PAL warns against removal of tax incentives
The proposed removal of the tax incentives given to local airline companies will result in higher fares and would weaken their global competitiveness, flag-carrier Philippine Airlines (PAL) warned.
On the sidelines of the Wallace Business Forum anniversary celebration late Tuesday, Jaime J. Bautista, PAL president and chief operating officer said that collecting “all applicable taxes” from local airliners would definitely take a toll on the industry’s bottom-line.
Bautista said that for PAL alone, the proposed removal of its tax incentives would cost the company $200 million, which the airliner plans to pass on to passengers.
“Let’s say if the tax incentives are removed from us, considering our operations in 2017, that would mean an additional cost for us of $200 million per year,” Bautista told reporters.

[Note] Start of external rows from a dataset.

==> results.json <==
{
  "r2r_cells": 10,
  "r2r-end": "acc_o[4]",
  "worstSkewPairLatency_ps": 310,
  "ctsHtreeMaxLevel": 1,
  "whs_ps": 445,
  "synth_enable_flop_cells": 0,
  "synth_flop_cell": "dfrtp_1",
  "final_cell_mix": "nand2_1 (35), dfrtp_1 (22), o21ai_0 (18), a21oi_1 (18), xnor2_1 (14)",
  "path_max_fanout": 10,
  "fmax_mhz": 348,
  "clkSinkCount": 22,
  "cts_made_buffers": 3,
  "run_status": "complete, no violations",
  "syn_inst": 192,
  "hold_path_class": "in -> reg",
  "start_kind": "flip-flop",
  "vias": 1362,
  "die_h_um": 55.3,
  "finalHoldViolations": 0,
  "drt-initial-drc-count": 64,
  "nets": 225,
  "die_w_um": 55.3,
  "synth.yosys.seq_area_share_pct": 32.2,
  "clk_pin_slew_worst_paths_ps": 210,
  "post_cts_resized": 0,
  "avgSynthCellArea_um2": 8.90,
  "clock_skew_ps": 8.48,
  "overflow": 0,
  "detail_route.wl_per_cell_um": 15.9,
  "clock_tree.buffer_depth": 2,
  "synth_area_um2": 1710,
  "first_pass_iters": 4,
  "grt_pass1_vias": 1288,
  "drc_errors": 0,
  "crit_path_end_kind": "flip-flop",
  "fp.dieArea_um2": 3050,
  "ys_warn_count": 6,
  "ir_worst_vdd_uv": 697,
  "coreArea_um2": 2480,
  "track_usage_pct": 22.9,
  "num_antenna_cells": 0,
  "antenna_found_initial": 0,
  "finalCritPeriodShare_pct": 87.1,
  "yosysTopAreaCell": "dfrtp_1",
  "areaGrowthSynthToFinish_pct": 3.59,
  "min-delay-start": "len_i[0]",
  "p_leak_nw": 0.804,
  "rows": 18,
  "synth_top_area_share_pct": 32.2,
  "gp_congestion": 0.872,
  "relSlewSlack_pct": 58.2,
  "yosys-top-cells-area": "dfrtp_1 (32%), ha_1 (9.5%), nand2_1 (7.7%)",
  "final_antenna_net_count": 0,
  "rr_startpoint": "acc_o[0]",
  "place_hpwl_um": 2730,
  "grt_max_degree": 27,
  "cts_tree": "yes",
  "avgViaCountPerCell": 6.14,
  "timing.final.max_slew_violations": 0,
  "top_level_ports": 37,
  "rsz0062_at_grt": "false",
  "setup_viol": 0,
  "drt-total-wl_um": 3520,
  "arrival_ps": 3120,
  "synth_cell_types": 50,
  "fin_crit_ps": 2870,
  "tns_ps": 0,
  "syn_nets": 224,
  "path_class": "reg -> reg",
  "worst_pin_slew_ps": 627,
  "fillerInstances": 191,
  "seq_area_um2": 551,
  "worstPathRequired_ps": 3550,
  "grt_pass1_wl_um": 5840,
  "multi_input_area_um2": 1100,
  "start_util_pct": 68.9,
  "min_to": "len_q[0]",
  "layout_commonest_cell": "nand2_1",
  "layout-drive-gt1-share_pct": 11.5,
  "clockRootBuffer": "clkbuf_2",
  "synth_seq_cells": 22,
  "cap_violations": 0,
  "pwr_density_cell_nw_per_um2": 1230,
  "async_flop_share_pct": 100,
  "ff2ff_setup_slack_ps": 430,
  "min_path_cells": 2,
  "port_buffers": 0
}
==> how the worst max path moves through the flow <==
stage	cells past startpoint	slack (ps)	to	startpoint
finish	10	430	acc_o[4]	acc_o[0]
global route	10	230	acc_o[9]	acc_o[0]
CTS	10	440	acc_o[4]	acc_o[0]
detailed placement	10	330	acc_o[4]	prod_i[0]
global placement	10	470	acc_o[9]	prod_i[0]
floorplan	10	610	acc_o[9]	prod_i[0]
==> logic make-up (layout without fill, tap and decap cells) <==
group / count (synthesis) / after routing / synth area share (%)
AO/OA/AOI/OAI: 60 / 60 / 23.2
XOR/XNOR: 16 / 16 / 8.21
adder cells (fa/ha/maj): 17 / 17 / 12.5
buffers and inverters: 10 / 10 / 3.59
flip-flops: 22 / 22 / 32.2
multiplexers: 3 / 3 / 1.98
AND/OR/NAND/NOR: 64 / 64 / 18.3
$ cat config.mk
export PLATFORM = sky130hd
export DESIGN_NAME = skeleton
export DESIGN_NICKNAME = d
export VERILOG_FILES = /design/src/rtl/skeleton_pkg.sv /design/src/rtl/skeleton_clkgen.sv /design/src/rtl/skeleton_models.sv /design/src/rtl/skeleton.sv
export SDC_FILE = /design/constraint.sdc
export NUM_CORES = 1
export LEC_CHECK = 0
export CAP_MARGIN = 20
export CELL_PAD_IN_SITES_DETAIL_PLACEMENT = 2
export CELL_PAD_IN_SITES_GLOBAL_PLACEMENT = 2
export CORE_AREA = 2 2 39 41
export DETAILED_ROUTE_END_ITERATION = 16
export DIE_AREA = 0 0 41 43
export HOLD_SLACK_MARGIN = 0.03
export PLACE_DENSITY_LB_ADDON = 0.3
export SYNTH_ARGS = -nofsm -noshare
export SYNTH_HDL_FRONTEND = slang
export SYNTH_HIERARCHICAL = 1
export SYNTH_SLANG_ARGS = --single-unit
$ cat constraint.sdc
create_clock -name clock -period 1.6 [get_ports clock]
set_clock_uncertainty 0.1 [all_clocks]
set_input_delay 0.32 -clock clock [delete_from_list [all_inputs] [get_ports clock]]
set_output_delay 0.32 -clock clock [all_outputs]
set_load 0.03 [all_outputs]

Aside from higher operating cost, Bautista said the Department of Finance’s (DOF) proposal would further weaken the local carriers’ competitiveness against their foreign competitors.
Bautista said that the DOF proposal would only cover PAL, Cebu Pacific Air and other local companies, but not foreign carriers.
Sought for comment, Finance Secretary Carlos G. Dominguez III said that they would listen to the concerns raised by PAL.
Dominguez, however, said that there is a need to review the represent tax incentive regime being implemented by the national government.
Tax incentives being enjoyed by the country’s two major airline companies will be removed once the DOF’s proposed tax reform package two is passed into law.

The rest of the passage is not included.